E, quando o general Wiranto e seus homens perseguiam Timor, manifestámos a nossa solidariedade a Xanana Gusmão, para a Cadeia de Cipinang, ao comemorar os seus 50 anos de vida.
Como um relâmpago surgiram as notícias dos homens supostamente envolvidos nos negócios fraudulentos do futebol, onde a corrupção se presume atingiu pontos elevados (há muito que saltavam aos olhos de todos, menos a quem não queria ver ou se fazia ingénuo, estas atitudes da arbitragem), e ainda continuam sem estarem bem definidos e identificados os que se envolveram nos meandros dos “negócios escuros” no mundo do futebol, em Portugal.

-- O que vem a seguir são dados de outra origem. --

[config.mk]
export PLATFORM = sky130hd
export DESIGN_NAME = serial_lut_bank
export DESIGN_NICKNAME = d
export VERILOG_FILES = /design/src/rtl/serial_lut_bank.sv
export SDC_FILE = /design/constraint.sdc
export NUM_CORES = 1
export LEC_CHECK = 0
export CAP_MARGIN = 10
export CELL_PAD_IN_SITES_DETAIL_PLACEMENT = 0
export CELL_PAD_IN_SITES_GLOBAL_PLACEMENT = 1
export CORE_MARGIN = 2
export CORE_UTILIZATION = 58
export DETAILED_ROUTE_END_ITERATION = 6
export DONT_BUFFER_PORTS = 1
export PLACE_DENSITY = 0.84
export SLEW_MARGIN = 20
export SYNTH_ARGS = -nofsm -noshare
export SYNTH_HDL_FRONTEND = slang
export SYNTH_SLANG_ARGS = --single-unit
[constraint.sdc]
create_clock -name clk -period 6.8 [get_ports clk]
set_input_delay 1.36 -clock clk [delete_from_list [all_inputs] [get_ports clk]]
set_output_delay 1.36 -clock clk [all_outputs]
set_load 0.01 [all_outputs]
$ cat src/rtl/csr_unit_if.sv
// csr_unit_if: CSR access port between the execute stage (master) and csr_unit (slave).
interface csr_unit_if;
   logic        csr_en;
   logic [1:0]  csr_op;
   logic [11:0] csr_addr;
   logic [31:0] csr_wdata;
   logic [31:0] csr_rdata;
   logic        csr_illegal;
   modport master (output csr_en, csr_op, csr_addr, csr_wdata, input csr_rdata, csr_illegal);
   modport slave (input csr_en, csr_op, csr_addr, csr_wdata, output csr_rdata, csr_illegal);
endinterface

$ cat src/rtl/csr_unit.sv
// csr_unit: RV32 machine-mode CSR file with HPM counters, mcountinhibit and prioritised interrupts.
// Define CSR_VECTORED_EN to make mtvec MODE writable and vector interrupts to base + 4*cause.
module csr_unit #(
   parameter int          NUM_HPM    = 4,
   parameter int          NUM_EVENTS = 8,
   parameter int          CNT_W      = 64,
   parameter logic [31:0] HART_ID    = 32'h0,
   parameter logic [31:0] MTVEC_RST  = 32'h8000_0100
) (
   input  logic                  clk,
   input  logic                  rst,
   csr_unit_if.slave             bus,
   input  logic                  exc_valid,
   input  logic [31:0]           exc_pc,
   input  logic [4:0]            exc_cause,
   input  logic [31:0]           exc_tval,
   input  logic                  irq_take,
   input  logic [31:0]           irq_pc,
   input  logic                  mret,
   input  logic                  retire,
   input  logic [NUM_EVENTS-1:0] hpm_event,
   input  logic                  msip,
   input  logic                  mtip,
   input  logic                  meip,
   output logic                  irq_pending,
   output logic [4:0]            irq_cause,
   output logic [31:0]           trap_target,
   output logic [31:0]           mepc_o
);
   localparam int NH  = NUM_HPM > 0 ? NUM_HPM : 1;
   localparam int NC  = 3 + NH;
   localparam int EW  = NUM_EVENTS > 1 ? $clog2(NUM_EVENTS) : 1;
   localparam int EVW = 1 << EW;
   localparam logic [31:0] INH_MASK = 32'h5 | (32'((64'd1 << NUM_HPM) - 64'd1) << 3);
   function automatic logic [31:0] mtvec_fix(input logic [31:0] v);
`ifdef CSR_VECTORED_EN
      return {v[31:2], 1'b0, v[1:0] == 2'b01};
`else
      return v & 32'hFFFF_FFFC;
`endif
   endfunction
   localparam logic [31:0] MTVEC_INIT = mtvec_fix(MTVEC_RST);
   logic             mst_mie_q, mst_mie_d, mpie_q, mpie_d;
   logic [2:0]       mie_q, mie_d, mip_q, mip_d;
   logic [31:0]      mtvec_q, mtvec_d, mepc_q, mepc_d, mcause_q, mcause_d;
   logic [31:0]      mtval_q, mtval_d, mscratch_q, mscratch_d, inh_q, inh_d;
   logic [CNT_W-1:0] cnt_q [NC];
   logic [CNT_W-1:0] cnt_d [NC];
   logic [EW-1:0]    evt_q [NH];
   logic [EW-1:0]    evt_d [NH];
   logic [11:0]      a;
   logic [1:0]       op;
   logic [31:0]      mstatus, mie_v, mip_v, old, wv, base;
   logic [2:0]       en_irq;
   logic [EVW-1:0]   ev_ext;
   logic             known, illegal, cnt_sel, evt_sel, take, we;
   assign a       = bus.csr_addr;
   assign op      = bus.csr_op;
   assign mstatus = {19'b0, 2'b11, 3'b0, mpie_q, 3'b0, mst_mie_q, 3'b0};
   assign mie_v   = {20'b0, mie_q[2], 3'b0, mie_q[1], 3'b0, mie_q[0], 3'b0};
   assign mip_v   = {20'b0, mip_q[2], 3'b0, mip_q[1], 3'b0, mip_q[0], 3'b0};
   assign cnt_sel = (a[11:8] == 4'hB || a[11:8] == 4'hC) && a[6:5] == 2'b00;
   assign evt_sel = a[11:5] == 7'b0011_001;
   assign ev_ext  = EVW'(hpm_event);
   always_comb begin
      old = '0;
      known = 1'b1;
      case (a)
         12'h300: old = mstatus;
         12'h304: old = mie_v;
         12'h305: old = mtvec_q;
         12'h320: old = inh_q;
         12'h340: old = mscratch_q;
         12'h341: old = mepc_q;
         12'h342: old = mcause_q;
         12'h343: old = mtval_q;
         12'h344: old = mip_v;
         12'hF11, 12'hF12, 12'hF13: old = '0;
         12'hF14: old = HART_ID;
         default: known = 1'b0;
      endcase
      for (int k = 0; k < NC; k++)
         if (cnt_sel && k != 1 && k < 3 + NUM_HPM && a[4:0] == 5'(k)) begin
            known = 1'b1;
            old = a[7] ? 32'(cnt_q[k][CNT_W-1:32]) : cnt_q[k][31:0];
         end
      for (int i = 0; i < NUM_HPM; i++)
         if (evt_sel && a[4:0] == 5'(i + 3)) begin
            known = 1'b1;
            old = 32'(evt_q[i]);
         end
   end
   assign illegal         = !known || (a[11:10] == 2'b11 && op != 2'b00);
   assign bus.csr_illegal = illegal;
   assign bus.csr_rdata   = illegal ? '0 : old;
   assign wv = op == 2'b01 ? bus.csr_wdata : op == 2'b10 ? old | bus.csr_wdata : old & ~bus.csr_wdata;
   assign en_irq      = mie_q & mip_q;
   assign irq_pending = mst_mie_q && |en_irq;
   assign irq_cause   = !irq_pending ? 5'd0 : en_irq[2] ? 5'd11 : en_irq[0] ? 5'd3 : 5'd7;
   assign take        = irq_take && irq_pending;
   assign we          = bus.csr_en && op != 2'b00 && !illegal && !exc_valid && !take && !mret;
   assign mepc_o      = mepc_q;
   assign base        = {mtvec_q[31:2], 2'b00};
`ifdef CSR_VECTORED_EN
   assign trap_target = !exc_valid && mtvec_q[0] ? base + {25'b0, irq_cause, 2'b00} : base;
`else
   assign trap_target = base;
`endif
   always_comb begin
      mst_mie_d  = mst_mie_q;
      mpie_d     = mpie_q;
      mie_d      = mie_q;
      mip_d      = {meip, mtip, msip};
      mtvec_d    = mtvec_q;
      mepc_d     = mepc_q;
      mcause_d   = mcause_q;
      mtval_d    = mtval_q;
      mscratch_d = mscratch_q;
      inh_d      = inh_q;
      evt_d      = evt_q;
      for (int k = 0; k < NC; k++) cnt_d[k] = cnt_q[k];
      cnt_d[0] = cnt_q[0] + CNT_W'(!inh_q[0]);
      cnt_d[2] = cnt_q[2] + CNT_W'(retire && !inh_q[2]);
      for (int i = 0; i < NUM_HPM; i++)
         cnt_d[i+3] = cnt_q[i+3] + CNT_W'(ev_ext[evt_q[i]] && !inh_q[i+3]);
      if (exc_valid || take) begin
         mepc_d    = (exc_valid ? exc_pc : irq_pc) & 32'hFFFF_FFFC;
         mcause_d  = exc_valid ? {27'b0, exc_cause} : {1'b1, 26'b0, irq_cause};
         mtval_d   = exc_valid ? exc_tval : '0;
         mpie_d    = mst_mie_q;
         mst_mie_d = 1'b0;
      end else if (mret) begin
         mst_mie_d = mpie_q;
         mpie_d    = 1'b1;
      end else if (we) begin
         case (a)
            12'h300: begin
               mst_mie_d = wv[3];
               mpie_d    = wv[7];
            end
            12'h304: mie_d = {wv[11], wv[7], wv[3]};
            12'h305: mtvec_d = mtvec_fix(wv);
            12'h320: inh_d = wv & INH_MASK;
            12'h340: mscratch_d = wv;
            12'h341: mepc_d = wv & 32'hFFFF_FFFC;
            12'h342: mcause_d = wv;
            12'h343: mtval_d = wv;
            default: ;
         endcase
         // A write to one half overrides that cycle's increment and holds the other half.
         for (int k = 0; k < NC; k++)
            if (cnt_sel && a[4:0] == 5'(k))
               cnt_d[k] = a[7] ? {wv[CNT_W-33:0], cnt_q[k][31:0]} : {cnt_q[k][CNT_W-1:32], wv};
         for (int i = 0; i < NUM_HPM; i++)
            if (evt_sel && a[4:0] == 5'(i + 3)) evt_d[i] = wv[EW-1:0];
      end
   end
   always_ff @(posedge clk) begin
      if (rst) begin
         mst_mie_q  <= 1'b0;
         mpie_q     <= 1'b0;
         mie_q      <= '0;
         mip_q      <= '0;
         mtvec_q    <= MTVEC_INIT;
         mepc_q     <= '0;
         mcause_q   <= '0;
         mtval_q    <= '0;
         mscratch_q <= '0;
         inh_q      <= '0;
         for (int k = 0; k < NC; k++) cnt_q[k] <= '0;
         for (int i = 0; i < NH; i++) evt_q[i] <= '0;
      end else begin
         mst_mie_q  <= mst_mie_d;
         mpie_q     <= mpie_d;
         mie_q      <= mie_d;
         mip_q      <= mip_d;
         mtvec_q    <= mtvec_d;
         mepc_q     <= mepc_d;
         mcause_q   <= mcause_d;
         mtval_q    <= mtval_d;
         mscratch_q <= mscratch_d;
         inh_q      <= inh_d;
         cnt_q      <= cnt_d;
         evt_q      <= evt_d;
      end
   end
endmodule
$ cat src/flat_wrapper.sv
// flat-port wrapper written by rule: the top's interface ports become plain ports
module csr_unit_flat 
#(
   parameter int          NUM_HPM    = 4,
   parameter int          NUM_EVENTS = 8,
   parameter int          CNT_W      = 64,
   parameter logic [31:0] HART_ID    = 32'h0,
   parameter logic [31:0] MTVEC_RST  = 32'h8000_0100
)
  (clk, rst, exc_valid, exc_pc, exc_cause, exc_tval, irq_take, irq_pc, mret, retire, hpm_event, msip, mtip, meip, irq_pending, irq_cause, trap_target, mepc_o, bus_csr_en, bus_csr_op, bus_csr_addr, bus_csr_wdata, bus_csr_rdata, bus_csr_illegal);
  csr_unit_if bus_i ();
  input  logic clk;
  input  logic rst;
  input  logic exc_valid;
  input  logic [31:0] exc_pc;
  input  logic [4:0] exc_cause;
  input  logic [31:0] exc_tval;
  input  logic irq_take;
  input  logic [31:0] irq_pc;
  input  logic mret;
  input  logic retire;
  input  logic [NUM_EVENTS-1:0] hpm_event;
  input  logic msip;
  input  logic mtip;
  input  logic meip;
  output logic irq_pending;
  output logic [4:0] irq_cause;
  output logic [31:0] trap_target;
  output logic [31:0] mepc_o;
  input wire logic [$bits(bus_i.csr_en)-1:0] bus_csr_en;
  input wire logic [$bits(bus_i.csr_op)-1:0] bus_csr_op;
  input wire logic [$bits(bus_i.csr_addr)-1:0] bus_csr_addr;
  input wire logic [$bits(bus_i.csr_wdata)-1:0] bus_csr_wdata;
  output wire logic [$bits(bus_i.csr_rdata)-1:0] bus_csr_rdata;
  output wire logic [$bits(bus_i.csr_illegal)-1:0] bus_csr_illegal;
  assign bus_i.csr_en = bus_csr_en;
  assign bus_i.csr_op = bus_csr_op;
  assign bus_i.csr_addr = bus_csr_addr;
  assign bus_i.csr_wdata = bus_csr_wdata;
  assign bus_csr_rdata = bus_i.csr_rdata;
  assign bus_csr_illegal = bus_i.csr_illegal;
  csr_unit #(.NUM_HPM(NUM_HPM), .NUM_EVENTS(NUM_EVENTS), .CNT_W(CNT_W), .HART_ID(HART_ID), .MTVEC_RST(MTVEC_RST)) u_core (.clk(clk), .rst(rst), .bus(bus_i), .exc_valid(exc_valid), .exc_pc(exc_pc), .exc_cause(exc_cause), .exc_tval(exc_tval), .irq_take(irq_take), .irq_pc(irq_pc), .mret(mret), .retire(retire), .hpm_event(hpm_event), .msip(msip), .mtip(mtip), .meip(meip), .irq_pending(irq_pending), .irq_cause(irq_cause), .trap_target(trap_target), .mepc_o(mepc_o));
endmodule
$ cat config.mk
export PLATFORM = sky130hd
export DESIGN_NAME = csr_unit_flat
export DESIGN_NICKNAME = d
export VERILOG_FILES = /design/src/rtl/csr_unit_if.sv /design/src/rtl/csr_unit.sv /design/src/flat_wrapper.sv
export SDC_FILE = /design/constraint.sdc
export NUM_CORES = 2
export LEC_CHECK = 0
export CAP_MARGIN = 20
export CORE_MARGIN = 3
export CORE_UTILIZATION = 45
export DETAILED_ROUTE_END_ITERATION = 7
export GPL_TIMING_DRIVEN = 1
export SLEW_MARGIN = 20
export SYNTH_ARGS = -nofsm -noshare
export SYNTH_HDL_FRONTEND = slang
export SYNTH_SLANG_ARGS = --single-unit
$ cat constraint.sdc
create_clock -name clk -period 5 [get_ports clk]
set_input_delay 1 -clock clk [delete_from_list [all_inputs] [get_ports clk]]
set_output_delay 1 -clock clk [all_outputs]
set_load 0.1 [all_outputs]
==> results.ini <==
[worst_setup_path]
setup.worst_path.start_class = input port
crit_arrival_ns = 3.94
crit_fanout = 21
cp-end-kind = output port
criticalPathCategory = in -> out
cp_data_required_time_ns = 4.00

[detailed_routing]
vias_per_cell = 6.79
route.detailed.drc = 13
wl_mm = 204
firstDrtPassIters = 8
routedWlPerCell_um = 30.8
drt_iter0_drc = 7608
vias = 45000
ant_nets = 0

[finish]
fin_util_pct = 57.4
final_common_cell = nand2_1
syn2layout_area_growth_pct = 25.7
stdcell_count = 6631
fillers = 7799
drive_gt1_share_pct = 16.1
layout_common_cells = 628 x nand2_1, 574 x a21oi_1, 566 x dfxtp_1, 463 x buf_4, 460 x nor2_1
nets = 5683

[power_and_ir_drop]
power_mw = 11.4
p_leak_nw = 16.5
powerDensity_nw_per_um2 = 240
ir_worst_vdd_mv = 0.224

[placed_design]
placed_cells = 6492
dp_slack_ns = -0.316
gp_congestion = 1.08
dp_hpwl_mm = 150
port-buffer-count = 258

[yosys]
yosys.area_share.adder_pct = 0.399
syn_area_per_cell_sq_um = 7.41
yosys.area_share.simple_pct = 26.9
synth.distinct_cells = 109
synth_compound_area_share_pct = 27.2
synth_seq_cells = 566
netlist_instances = 5082
syn_area_sq_um = 37700
synth-seq-area-share_pct = 30.1
synth_edf_count = 0
synth_ff_type = dfxtp_1
synth-xor-area-share_pct = 1.77
synth_warnings = 0
ys_async_sr_fraction_pct = 0
synthMuxAreaShare_pct = 8.16
synth_top_family_by_area = compound AO/OA/AOI/OAI gates

[sta]
hold_slack_ns = 0.449
fin_crit_ns = 4.94
fmax_ghz = 0.203
rsz0062_at_grt = false
fin_skew_ns = 0.0237
fin_crit_sh_pct = 98.7
hold_viol = 0
setup_violations = 0
drv_slew = 0
timing_worst_slew_pin_value_ns = 1.20
slew_headroom_pct = 19.9
fin_ws_ns = 0.0632

[die]
start_util_pct = 45.7
die_w_um = 295
core_area_sq_um = 82500
placementRows = 105
io_pins = 268
dieArea_sq_um = 87200
die_h_um = 295

[clocking]
cts_buffers = 69
clk_latency_ns = 0.64
cts.sinks = 566
cts_tree = done
cts_htree_levels = 3
root_buffer = clkbuf_16
hold_buffers = 0
clk_path_buf_depth = 3
path_clk_slew_ns = 0.06

[run_status]
violations = design-rule violations
status = finished with violations

[global_routing]
antenna_found_initial = 11
grt_usage_pct = 45.0
grt_max_degree = 169
grt-ovfl-total = 0
grt_pass1_vias = 40000
grt_pass1_wl_mm = 289

[worst_hold_path]
hp-class = reg -> reg

[job]
maxCapViolations = 0

## critical path: stages
cell	delay [ns]
buf_2	0.29
buf_12	0.23
buf_4	0.23
or3b_2	0.50
o22ai_1	0.43
a221oi_1	0.23
nand4_1	0.33
nand2_1	0.17
nor2_1	0.27
buf_12	0.22
## layout make-up
cell class / instances / area [sq um] / area share, %
multi-input combinational: 4051 / 24700 / 52.2
sequential: 566 / 11300 / 23.9
timing repair buffer: 781 / 7550 / 15.9
clock buffer: 111 / 2110 / 4.45
tap: 1070 / 1340 / 2.83
clock inverter: 13 / 161 / 0.341
inverter: 37 / 140 / 0.296
antenna: 2 / 5.00 / 0.0106
## metrics by stage
step / TNS, ns / instance area [sq um]
detailed placement: -1.85 / 44700
floorplan: -7.70 / 37700
finish: 0 / 47300
global route: 0 / 47300
global placement: -1.23 / 44700
CTS: -0.0258 / 47000
## path summary, 6_finish.rpt
check,start,to,slack (ns),cells past startpoint
worst max-delay path,bus_csr_addr[0],bus_csr_rdata[3],0.06,10
worst min-delay path,u_core.mscratch_q[0],u_core.mscratch_q[0],0.45,2
worst max register to register,u_core.evt_q[3],u_core.cnt_q[116],0.98,13
worst min register to register,u_core.mscratch_q[0],u_core.mscratch_q[0],0.45,2
## cell families after synthesis
family / count (synthesis)
flip-flops: 566
XOR/XNOR: 76
buffers and inverters: 470
multiplexers: 278
AO/OA/AOI/OAI: 1601
other: 1
adder cells (fa/ha/maj): 12
AND/OR/NAND/NOR: 2078
## metal layers
layer / global-route usage, % / share of wire, %
met5: 0 / 0.057
met4: 26.2 / 6.7
met3: 12.1 / 14
met2: 63.3 / 40
met1: 61.7 / 39
## cell usage after synthesis, types with 36 or more instances
| library cell | instances | area, sq um |
|---|---|---|
| and3_1 | 104 | 651 |
| mux2_2 | 63 | 709 |
| nor2_1 | 472 | 1770 |
| xnor2_1 | 53 | 464 |
| o22ai_1 | 62 | 388 |
| o21ai_0 | 258 | 1290 |
| or3_1 | 36 | 225 |
| nand2_1 | 628 | 2360 |
| a22oi_1 | 63 | 473 |
| nand4_1 | 89 | 557 |
| a221oi_1 | 67 | 587 |
| o211ai_1 | 45 | 338 |
| a21oi_1 | 576 | 2880 |
| o21ai_1 | 43 | 215 |
| nor3_1 | 211 | 1060 |
| and2_1 | 41 | 257 |
| dfxtp_1 | 566 | 11300 |
| a211oi_1 | 69 | 518 |
| o21a_1 | 37 | 278 |
| a31oi_1 | 121 | 757 |
| nand3_1 | 221 | 1110 |
| nor4_1 | 65 | 407 |
| clkbuf_1 | 249 | 935 |
| buf_2 | 140 | 701 |
| mux2i_1 | 197 | 1970 |
## report_power, final
group / internal, mW / switching, mW / total [mW]
Clock: 3.04 / 2.14 / 5.18
Combinational: 0.516 / 1.06 / 1.57
Sequential: 4.56 / 0.0554 / 4.62
## flip-flops by register name, summed over array words and instances, names as in the netlist
signal / flops
u_core.mst_mie_q: 1
u_core.mip_q: 3
u_core.mepc_o: 30
u_core.mtval_q: 32
u_core.evt_q: 12
u_core.mie_q: 3
u_core.mcause_q: 32
u_core.inh_q: 6
u_core.mtvec_q: 30
u_core.mpie_q: 1
u_core.mscratch_q: 32
u_core.cnt_q: 384
## timing repair
action / CTS / global route
pin swaps: 0 / 9
buffers inserted: 0 / 11
resized for setup: 15 / 41
cloned: 0 / 2
endpoints found under the setup margin: 18 / 29
(Power assumes the default switching activity.)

Como num relâmpago, deixou de se falar nos saturados assuntos da pedofilia, das fraudes do futebol, e as eleições realizadas com um forte cartão amarelo ao fragilizado Governo passaram ao lado, com o povo a abster-se, pensando-se agora e unicamente no Euro 2004.
Foi assim uma tristeza menos triste por ser tão triste.
Bandeiras de Portugal, mesmo com pagodes em vez de castelos, flutuam patrioticamente nas janelas de muitas, muitas casas, nos muitos e muitos automóveis. Aqui há patriotismo.
Depois do desencanto contra a Grécia, em que a selecção portuguesa se tornou a primeira anfitriã a perder o jogo de abertura de um Euro, surgiu a empolgante vitória contra a Espanha!
Com uma certa “Ala dos Namorados” conseguimos vencer mais uma Batalha de Aljubarrota.